Work order = Among the entries that follow, the required portion opens with the line containing "## routing by layer" and closes with the line containing "sky130_fd_sc_hd__nor2_1 | 343 |". Give that portion again exactly, and nothing else.

Extracted information =
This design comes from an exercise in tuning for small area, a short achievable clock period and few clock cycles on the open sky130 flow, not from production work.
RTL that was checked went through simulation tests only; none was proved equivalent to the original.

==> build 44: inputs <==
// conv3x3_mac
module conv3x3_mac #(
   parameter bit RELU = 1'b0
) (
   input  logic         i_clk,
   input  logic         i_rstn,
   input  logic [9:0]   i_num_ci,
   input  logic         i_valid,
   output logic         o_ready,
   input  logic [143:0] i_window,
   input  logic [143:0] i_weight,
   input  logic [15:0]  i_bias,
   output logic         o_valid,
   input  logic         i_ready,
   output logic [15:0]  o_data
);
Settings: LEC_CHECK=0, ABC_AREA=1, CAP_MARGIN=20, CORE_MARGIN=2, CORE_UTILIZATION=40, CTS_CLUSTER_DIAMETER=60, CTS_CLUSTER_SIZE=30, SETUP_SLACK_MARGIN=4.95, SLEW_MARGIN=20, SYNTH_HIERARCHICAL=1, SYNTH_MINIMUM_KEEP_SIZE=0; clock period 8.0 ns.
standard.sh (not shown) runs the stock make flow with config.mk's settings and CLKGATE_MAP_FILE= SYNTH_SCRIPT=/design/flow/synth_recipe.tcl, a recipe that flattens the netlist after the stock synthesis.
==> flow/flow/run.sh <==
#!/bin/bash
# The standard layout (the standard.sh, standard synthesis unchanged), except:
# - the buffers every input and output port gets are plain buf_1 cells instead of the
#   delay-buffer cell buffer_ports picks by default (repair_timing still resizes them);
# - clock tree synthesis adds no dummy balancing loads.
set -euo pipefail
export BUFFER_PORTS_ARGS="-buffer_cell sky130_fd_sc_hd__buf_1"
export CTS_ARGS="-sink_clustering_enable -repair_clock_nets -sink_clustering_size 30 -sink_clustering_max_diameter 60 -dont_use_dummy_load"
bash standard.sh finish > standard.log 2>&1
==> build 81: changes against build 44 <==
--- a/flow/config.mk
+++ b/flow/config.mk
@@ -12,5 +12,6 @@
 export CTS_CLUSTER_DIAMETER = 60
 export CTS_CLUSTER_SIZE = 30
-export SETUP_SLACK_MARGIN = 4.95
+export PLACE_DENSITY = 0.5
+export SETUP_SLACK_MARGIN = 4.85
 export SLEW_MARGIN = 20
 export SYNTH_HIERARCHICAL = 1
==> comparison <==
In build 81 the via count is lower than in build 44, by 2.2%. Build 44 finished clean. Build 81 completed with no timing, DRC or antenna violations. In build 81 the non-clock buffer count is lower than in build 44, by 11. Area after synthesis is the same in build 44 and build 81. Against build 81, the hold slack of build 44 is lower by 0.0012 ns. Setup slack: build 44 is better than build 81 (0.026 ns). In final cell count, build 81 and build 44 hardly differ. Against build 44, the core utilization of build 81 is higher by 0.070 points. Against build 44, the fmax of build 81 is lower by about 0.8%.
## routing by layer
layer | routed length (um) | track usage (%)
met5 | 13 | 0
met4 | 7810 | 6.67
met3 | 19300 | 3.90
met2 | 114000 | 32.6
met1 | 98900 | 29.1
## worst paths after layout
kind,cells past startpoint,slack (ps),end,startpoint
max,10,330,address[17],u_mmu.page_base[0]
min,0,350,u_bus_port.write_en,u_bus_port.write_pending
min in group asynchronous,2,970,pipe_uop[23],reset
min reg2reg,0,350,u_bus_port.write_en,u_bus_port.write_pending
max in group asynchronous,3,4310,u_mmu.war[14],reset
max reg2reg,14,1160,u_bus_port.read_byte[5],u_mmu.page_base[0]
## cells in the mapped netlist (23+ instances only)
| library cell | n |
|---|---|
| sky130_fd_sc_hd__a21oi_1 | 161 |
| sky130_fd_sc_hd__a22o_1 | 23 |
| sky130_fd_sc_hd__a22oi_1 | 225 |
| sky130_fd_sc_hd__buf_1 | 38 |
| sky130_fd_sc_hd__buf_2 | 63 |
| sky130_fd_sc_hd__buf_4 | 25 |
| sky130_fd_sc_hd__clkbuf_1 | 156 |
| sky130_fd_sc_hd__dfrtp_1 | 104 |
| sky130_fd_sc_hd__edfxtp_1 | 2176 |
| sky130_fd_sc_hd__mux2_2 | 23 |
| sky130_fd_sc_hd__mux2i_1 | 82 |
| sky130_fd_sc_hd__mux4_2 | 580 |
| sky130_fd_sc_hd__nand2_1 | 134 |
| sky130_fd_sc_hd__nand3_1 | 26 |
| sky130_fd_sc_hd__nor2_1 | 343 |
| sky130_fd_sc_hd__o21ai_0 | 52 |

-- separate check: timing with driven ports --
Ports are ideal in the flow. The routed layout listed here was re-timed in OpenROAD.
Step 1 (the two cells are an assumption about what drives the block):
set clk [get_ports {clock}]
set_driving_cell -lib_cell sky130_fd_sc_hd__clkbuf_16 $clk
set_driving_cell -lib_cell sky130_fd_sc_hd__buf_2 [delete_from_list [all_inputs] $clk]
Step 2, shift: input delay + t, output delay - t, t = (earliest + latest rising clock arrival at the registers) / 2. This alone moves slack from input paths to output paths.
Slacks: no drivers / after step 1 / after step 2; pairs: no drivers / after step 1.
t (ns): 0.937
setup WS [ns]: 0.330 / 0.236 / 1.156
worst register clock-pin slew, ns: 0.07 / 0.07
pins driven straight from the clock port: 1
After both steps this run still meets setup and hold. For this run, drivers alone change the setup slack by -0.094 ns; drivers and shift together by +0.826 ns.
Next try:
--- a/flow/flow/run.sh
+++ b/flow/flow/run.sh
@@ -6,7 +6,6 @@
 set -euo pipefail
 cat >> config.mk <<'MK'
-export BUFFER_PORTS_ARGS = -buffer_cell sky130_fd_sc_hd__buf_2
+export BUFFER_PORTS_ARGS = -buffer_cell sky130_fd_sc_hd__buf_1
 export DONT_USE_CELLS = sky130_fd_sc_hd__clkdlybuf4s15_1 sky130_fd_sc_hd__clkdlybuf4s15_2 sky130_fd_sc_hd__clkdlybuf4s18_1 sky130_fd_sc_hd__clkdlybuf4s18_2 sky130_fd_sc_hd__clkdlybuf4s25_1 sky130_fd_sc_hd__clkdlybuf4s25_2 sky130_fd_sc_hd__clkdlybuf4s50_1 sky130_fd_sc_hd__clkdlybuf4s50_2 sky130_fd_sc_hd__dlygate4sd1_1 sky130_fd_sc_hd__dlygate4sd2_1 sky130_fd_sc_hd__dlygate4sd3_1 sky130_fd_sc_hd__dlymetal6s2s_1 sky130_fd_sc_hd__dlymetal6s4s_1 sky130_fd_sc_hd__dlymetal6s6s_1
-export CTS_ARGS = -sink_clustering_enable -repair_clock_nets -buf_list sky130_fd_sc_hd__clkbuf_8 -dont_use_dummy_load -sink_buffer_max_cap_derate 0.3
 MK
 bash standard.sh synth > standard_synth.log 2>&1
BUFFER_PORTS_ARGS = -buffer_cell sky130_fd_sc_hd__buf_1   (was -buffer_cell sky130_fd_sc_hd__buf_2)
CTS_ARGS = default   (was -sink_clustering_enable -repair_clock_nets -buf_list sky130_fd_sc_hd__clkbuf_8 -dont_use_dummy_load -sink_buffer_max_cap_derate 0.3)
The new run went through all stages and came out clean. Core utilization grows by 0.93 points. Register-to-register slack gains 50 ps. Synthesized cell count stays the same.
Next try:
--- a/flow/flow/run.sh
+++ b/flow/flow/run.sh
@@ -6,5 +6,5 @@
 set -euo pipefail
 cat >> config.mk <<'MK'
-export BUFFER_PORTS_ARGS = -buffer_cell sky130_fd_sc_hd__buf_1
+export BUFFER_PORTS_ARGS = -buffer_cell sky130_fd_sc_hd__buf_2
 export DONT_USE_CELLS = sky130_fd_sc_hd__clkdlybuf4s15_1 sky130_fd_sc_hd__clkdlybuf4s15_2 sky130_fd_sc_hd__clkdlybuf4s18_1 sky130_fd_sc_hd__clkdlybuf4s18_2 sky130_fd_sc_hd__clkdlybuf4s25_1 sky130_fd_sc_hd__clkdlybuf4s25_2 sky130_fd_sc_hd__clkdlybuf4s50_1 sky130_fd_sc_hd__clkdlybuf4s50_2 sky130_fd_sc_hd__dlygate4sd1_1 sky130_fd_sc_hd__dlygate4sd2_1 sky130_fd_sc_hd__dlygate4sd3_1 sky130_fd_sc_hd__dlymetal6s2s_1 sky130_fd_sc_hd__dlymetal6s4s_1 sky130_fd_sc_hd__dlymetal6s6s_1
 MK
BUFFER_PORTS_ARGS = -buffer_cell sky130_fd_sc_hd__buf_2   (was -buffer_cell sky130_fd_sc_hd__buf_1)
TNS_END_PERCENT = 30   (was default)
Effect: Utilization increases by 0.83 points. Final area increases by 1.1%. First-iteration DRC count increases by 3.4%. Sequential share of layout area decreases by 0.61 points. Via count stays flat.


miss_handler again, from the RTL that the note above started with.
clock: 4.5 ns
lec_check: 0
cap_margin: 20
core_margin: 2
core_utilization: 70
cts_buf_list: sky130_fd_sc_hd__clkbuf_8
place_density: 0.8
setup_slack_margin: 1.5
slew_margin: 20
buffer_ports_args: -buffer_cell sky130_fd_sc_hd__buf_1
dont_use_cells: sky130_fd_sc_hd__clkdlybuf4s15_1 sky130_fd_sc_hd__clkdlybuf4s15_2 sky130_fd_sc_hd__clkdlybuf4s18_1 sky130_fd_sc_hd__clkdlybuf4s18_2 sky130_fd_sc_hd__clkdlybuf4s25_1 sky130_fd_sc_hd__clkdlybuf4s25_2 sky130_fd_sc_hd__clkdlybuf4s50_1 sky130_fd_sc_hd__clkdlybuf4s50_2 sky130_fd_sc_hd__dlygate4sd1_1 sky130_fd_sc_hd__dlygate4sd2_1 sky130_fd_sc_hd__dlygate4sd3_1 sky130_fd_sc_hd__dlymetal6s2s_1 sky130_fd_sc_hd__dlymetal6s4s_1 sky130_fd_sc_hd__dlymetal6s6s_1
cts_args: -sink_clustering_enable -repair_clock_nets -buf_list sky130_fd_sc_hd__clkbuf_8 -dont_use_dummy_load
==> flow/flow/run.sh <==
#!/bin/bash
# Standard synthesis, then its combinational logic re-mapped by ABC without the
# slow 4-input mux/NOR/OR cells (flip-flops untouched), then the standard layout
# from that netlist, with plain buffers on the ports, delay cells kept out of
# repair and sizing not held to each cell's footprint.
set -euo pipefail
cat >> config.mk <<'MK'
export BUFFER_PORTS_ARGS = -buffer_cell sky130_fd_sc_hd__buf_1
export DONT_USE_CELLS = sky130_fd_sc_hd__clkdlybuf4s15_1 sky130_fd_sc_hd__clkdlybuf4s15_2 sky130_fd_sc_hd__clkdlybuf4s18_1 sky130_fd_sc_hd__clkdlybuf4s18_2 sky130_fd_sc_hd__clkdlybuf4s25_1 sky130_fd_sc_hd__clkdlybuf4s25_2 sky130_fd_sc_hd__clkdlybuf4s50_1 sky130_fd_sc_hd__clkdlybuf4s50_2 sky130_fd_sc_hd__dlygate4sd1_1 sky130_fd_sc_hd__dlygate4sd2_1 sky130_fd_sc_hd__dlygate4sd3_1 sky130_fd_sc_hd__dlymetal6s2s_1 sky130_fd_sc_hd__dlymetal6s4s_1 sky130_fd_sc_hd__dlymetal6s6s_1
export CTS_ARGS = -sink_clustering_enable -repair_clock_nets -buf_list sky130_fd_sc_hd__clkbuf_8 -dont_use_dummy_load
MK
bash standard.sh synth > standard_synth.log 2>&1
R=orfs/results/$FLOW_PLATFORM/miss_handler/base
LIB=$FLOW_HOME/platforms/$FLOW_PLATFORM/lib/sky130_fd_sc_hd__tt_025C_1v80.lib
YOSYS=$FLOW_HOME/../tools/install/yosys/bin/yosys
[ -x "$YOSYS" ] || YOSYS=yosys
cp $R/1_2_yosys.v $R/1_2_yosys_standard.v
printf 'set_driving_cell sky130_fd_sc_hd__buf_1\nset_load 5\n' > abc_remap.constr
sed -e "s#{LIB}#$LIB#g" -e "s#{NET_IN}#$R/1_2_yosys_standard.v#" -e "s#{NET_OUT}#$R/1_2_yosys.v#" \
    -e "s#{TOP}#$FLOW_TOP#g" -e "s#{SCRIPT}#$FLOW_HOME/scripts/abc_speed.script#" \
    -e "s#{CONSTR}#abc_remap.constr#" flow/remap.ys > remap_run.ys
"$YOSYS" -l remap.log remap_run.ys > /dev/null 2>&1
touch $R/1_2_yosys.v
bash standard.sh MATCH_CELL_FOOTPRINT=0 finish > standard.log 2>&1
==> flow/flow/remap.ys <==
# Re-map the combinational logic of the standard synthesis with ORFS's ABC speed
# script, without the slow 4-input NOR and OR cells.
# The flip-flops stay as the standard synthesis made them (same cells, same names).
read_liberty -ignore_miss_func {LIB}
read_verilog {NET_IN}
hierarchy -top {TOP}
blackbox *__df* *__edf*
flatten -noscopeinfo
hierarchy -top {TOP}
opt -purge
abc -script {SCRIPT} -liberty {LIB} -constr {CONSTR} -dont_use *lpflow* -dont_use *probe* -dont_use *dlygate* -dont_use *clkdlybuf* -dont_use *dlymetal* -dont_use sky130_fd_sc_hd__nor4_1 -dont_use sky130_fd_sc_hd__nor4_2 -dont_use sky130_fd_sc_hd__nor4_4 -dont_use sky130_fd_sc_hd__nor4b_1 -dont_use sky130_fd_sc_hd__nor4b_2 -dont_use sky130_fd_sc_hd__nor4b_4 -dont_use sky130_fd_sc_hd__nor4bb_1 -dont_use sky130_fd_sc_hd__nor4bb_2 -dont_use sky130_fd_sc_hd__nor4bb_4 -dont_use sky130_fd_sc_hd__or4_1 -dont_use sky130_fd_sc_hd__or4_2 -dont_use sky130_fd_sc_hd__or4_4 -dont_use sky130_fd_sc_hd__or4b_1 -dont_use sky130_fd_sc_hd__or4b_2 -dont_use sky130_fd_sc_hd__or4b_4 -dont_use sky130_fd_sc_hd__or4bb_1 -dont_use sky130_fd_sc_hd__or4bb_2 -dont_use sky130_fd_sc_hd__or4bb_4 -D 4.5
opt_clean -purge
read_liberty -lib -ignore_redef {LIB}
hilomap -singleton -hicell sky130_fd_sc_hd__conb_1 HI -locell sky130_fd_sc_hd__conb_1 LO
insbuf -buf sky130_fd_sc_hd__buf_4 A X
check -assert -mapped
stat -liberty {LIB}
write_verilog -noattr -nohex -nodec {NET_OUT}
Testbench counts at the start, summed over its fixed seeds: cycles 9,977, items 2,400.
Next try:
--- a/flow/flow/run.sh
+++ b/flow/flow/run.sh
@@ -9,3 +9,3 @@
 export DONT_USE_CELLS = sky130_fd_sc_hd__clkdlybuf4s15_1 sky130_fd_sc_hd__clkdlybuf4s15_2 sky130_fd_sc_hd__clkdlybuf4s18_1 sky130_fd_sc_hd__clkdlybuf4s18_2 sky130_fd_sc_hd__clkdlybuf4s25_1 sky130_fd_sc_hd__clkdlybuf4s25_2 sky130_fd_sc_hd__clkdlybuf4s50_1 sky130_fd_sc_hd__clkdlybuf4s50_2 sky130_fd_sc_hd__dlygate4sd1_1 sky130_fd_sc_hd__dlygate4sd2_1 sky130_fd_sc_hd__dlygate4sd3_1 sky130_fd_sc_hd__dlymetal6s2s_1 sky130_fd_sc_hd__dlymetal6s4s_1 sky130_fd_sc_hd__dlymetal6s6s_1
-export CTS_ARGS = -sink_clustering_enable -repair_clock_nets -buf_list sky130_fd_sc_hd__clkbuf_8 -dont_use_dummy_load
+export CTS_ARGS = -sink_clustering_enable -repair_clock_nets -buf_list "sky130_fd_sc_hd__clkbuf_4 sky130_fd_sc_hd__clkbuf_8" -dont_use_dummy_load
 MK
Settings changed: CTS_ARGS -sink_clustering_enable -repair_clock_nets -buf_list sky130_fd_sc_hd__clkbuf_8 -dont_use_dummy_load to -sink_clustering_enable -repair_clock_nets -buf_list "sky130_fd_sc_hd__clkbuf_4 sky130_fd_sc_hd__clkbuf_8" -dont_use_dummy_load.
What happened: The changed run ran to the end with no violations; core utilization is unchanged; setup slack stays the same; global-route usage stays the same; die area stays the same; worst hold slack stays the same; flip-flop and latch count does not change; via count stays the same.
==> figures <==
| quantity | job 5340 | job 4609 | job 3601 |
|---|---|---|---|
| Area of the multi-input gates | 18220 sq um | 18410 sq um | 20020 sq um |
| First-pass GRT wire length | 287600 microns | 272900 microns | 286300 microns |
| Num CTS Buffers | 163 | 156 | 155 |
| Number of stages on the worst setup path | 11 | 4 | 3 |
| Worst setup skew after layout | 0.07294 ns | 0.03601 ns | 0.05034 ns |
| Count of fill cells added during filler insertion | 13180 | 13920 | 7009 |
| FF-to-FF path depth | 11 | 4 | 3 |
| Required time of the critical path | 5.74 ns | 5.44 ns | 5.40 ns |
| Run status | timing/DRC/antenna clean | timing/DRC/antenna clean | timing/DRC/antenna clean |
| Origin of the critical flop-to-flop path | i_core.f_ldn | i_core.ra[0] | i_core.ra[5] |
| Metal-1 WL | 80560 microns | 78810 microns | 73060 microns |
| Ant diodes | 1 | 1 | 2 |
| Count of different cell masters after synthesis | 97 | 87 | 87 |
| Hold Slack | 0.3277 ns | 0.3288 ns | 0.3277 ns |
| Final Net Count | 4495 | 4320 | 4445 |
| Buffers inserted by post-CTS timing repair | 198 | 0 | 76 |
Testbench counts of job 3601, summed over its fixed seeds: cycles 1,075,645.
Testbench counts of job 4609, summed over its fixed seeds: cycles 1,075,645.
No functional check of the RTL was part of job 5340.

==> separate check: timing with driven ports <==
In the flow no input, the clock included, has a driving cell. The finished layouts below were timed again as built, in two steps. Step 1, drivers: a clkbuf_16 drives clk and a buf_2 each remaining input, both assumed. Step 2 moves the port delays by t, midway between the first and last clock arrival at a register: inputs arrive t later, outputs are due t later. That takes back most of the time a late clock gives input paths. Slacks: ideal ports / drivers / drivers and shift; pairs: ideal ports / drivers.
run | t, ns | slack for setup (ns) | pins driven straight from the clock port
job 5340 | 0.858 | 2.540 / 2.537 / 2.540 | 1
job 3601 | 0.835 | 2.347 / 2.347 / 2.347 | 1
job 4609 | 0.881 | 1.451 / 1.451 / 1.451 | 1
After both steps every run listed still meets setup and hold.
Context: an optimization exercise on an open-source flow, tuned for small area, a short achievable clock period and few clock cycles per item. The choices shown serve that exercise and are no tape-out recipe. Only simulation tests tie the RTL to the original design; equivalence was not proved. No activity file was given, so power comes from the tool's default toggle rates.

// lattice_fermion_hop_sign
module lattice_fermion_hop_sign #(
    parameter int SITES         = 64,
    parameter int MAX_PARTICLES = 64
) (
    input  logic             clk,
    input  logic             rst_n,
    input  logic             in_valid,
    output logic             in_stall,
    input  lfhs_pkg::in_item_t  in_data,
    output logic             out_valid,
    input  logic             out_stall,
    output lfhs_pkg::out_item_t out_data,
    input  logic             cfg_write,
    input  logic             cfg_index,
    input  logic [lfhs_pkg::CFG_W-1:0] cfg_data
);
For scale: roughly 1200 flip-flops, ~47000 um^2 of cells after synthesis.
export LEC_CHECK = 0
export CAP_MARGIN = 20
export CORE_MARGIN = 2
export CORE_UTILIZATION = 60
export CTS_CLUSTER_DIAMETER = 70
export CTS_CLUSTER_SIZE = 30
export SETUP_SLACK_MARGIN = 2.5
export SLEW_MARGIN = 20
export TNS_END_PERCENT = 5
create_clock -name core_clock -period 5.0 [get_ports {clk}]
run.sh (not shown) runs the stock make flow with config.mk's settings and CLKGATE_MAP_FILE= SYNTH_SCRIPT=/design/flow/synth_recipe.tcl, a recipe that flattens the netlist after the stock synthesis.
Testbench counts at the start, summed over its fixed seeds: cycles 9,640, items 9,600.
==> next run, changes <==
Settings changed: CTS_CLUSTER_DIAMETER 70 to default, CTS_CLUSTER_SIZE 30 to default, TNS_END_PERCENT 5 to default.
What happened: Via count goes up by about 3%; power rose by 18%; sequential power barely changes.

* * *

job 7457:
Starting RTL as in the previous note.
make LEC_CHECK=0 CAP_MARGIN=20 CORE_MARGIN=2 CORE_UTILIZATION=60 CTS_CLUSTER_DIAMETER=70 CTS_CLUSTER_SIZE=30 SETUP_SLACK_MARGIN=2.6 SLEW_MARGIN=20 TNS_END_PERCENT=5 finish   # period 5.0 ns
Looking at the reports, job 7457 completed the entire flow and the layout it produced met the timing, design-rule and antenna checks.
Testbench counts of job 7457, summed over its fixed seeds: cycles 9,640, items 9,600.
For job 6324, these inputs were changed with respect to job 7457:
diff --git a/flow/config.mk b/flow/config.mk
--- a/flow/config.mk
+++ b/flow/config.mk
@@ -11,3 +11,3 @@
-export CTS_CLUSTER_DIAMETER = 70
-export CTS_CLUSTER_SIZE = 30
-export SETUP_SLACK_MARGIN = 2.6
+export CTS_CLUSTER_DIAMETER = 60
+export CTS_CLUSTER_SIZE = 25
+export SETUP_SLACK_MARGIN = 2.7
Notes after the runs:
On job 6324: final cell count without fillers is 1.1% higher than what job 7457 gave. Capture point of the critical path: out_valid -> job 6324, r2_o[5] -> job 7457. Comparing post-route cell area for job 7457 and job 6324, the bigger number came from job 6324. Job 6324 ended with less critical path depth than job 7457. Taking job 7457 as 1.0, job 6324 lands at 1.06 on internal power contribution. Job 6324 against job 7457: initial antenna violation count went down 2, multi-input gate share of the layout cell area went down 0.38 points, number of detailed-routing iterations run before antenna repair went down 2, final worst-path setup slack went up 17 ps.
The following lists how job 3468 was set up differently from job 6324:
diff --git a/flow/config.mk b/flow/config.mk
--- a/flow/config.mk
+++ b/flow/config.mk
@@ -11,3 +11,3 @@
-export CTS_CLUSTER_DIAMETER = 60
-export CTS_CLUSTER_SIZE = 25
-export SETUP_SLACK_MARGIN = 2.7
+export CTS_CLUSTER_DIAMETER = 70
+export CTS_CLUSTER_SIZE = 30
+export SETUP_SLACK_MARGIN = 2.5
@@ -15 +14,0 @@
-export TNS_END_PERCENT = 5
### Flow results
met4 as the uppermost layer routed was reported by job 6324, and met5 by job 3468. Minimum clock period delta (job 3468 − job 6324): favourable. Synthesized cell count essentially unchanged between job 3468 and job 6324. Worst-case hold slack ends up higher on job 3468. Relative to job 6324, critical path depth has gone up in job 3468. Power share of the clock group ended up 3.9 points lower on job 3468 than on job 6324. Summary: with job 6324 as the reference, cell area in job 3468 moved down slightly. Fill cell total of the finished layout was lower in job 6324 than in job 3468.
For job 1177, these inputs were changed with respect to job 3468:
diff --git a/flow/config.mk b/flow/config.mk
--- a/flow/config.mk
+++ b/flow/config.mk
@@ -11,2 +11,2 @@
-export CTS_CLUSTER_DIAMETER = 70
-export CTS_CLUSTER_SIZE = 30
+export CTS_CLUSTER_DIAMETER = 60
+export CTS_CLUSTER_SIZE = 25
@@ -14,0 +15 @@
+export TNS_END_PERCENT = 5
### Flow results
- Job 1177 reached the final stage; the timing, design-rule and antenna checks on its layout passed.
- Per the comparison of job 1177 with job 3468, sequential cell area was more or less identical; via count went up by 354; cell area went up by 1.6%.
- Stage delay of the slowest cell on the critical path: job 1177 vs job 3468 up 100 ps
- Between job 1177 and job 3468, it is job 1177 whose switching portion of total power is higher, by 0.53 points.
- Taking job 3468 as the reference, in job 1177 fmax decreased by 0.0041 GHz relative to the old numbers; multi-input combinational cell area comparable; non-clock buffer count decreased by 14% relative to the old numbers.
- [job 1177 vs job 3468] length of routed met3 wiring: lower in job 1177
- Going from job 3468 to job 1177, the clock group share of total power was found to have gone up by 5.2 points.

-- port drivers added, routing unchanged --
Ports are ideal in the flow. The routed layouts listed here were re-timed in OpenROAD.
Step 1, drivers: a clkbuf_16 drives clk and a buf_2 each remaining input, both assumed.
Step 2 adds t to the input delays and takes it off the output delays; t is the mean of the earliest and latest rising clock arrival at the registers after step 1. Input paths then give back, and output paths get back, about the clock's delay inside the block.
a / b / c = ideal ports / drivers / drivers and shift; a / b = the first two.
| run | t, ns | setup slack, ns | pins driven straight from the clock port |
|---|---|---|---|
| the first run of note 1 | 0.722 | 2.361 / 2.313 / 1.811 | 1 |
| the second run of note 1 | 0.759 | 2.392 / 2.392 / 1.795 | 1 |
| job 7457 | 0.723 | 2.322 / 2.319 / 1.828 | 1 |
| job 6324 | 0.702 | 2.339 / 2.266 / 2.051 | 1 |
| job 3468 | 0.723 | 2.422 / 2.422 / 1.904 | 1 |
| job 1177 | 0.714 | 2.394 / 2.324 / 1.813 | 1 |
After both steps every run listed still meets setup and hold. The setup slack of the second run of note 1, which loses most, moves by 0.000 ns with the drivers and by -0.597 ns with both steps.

Solution to the problem =
## routing by layer
layer | routed length (um) | track usage (%)
met5 | 13 | 0
met4 | 7810 | 6.67
met3 | 19300 | 3.90
met2 | 114000 | 32.6
met1 | 98900 | 29.1
## worst paths after layout
kind,cells past startpoint,slack (ps),end,startpoint
max,10,330,address[17],u_mmu.page_base[0]
min,0,350,u_bus_port.write_en,u_bus_port.write_pending
min in group asynchronous,2,970,pipe_uop[23],reset
min reg2reg,0,350,u_bus_port.write_en,u_bus_port.write_pending
max in group asynchronous,3,4310,u_mmu.war[14],reset
max reg2reg,14,1160,u_bus_port.read_byte[5],u_mmu.page_base[0]
## cells in the mapped netlist (23+ instances only)
| library cell | n |
|---|---|
| sky130_fd_sc_hd__a21oi_1 | 161 |
| sky130_fd_sc_hd__a22o_1 | 23 |
| sky130_fd_sc_hd__a22oi_1 | 225 |
| sky130_fd_sc_hd__buf_1 | 38 |
| sky130_fd_sc_hd__buf_2 | 63 |
| sky130_fd_sc_hd__buf_4 | 25 |
| sky130_fd_sc_hd__clkbuf_1 | 156 |
| sky130_fd_sc_hd__dfrtp_1 | 104 |
| sky130_fd_sc_hd__edfxtp_1 | 2176 |
| sky130_fd_sc_hd__mux2_2 | 23 |
| sky130_fd_sc_hd__mux2i_1 | 82 |
| sky130_fd_sc_hd__mux4_2 | 580 |
| sky130_fd_sc_hd__nand2_1 | 134 |
| sky130_fd_sc_hd__nand3_1 | 26 |
| sky130_fd_sc_hd__nor2_1 | 343 |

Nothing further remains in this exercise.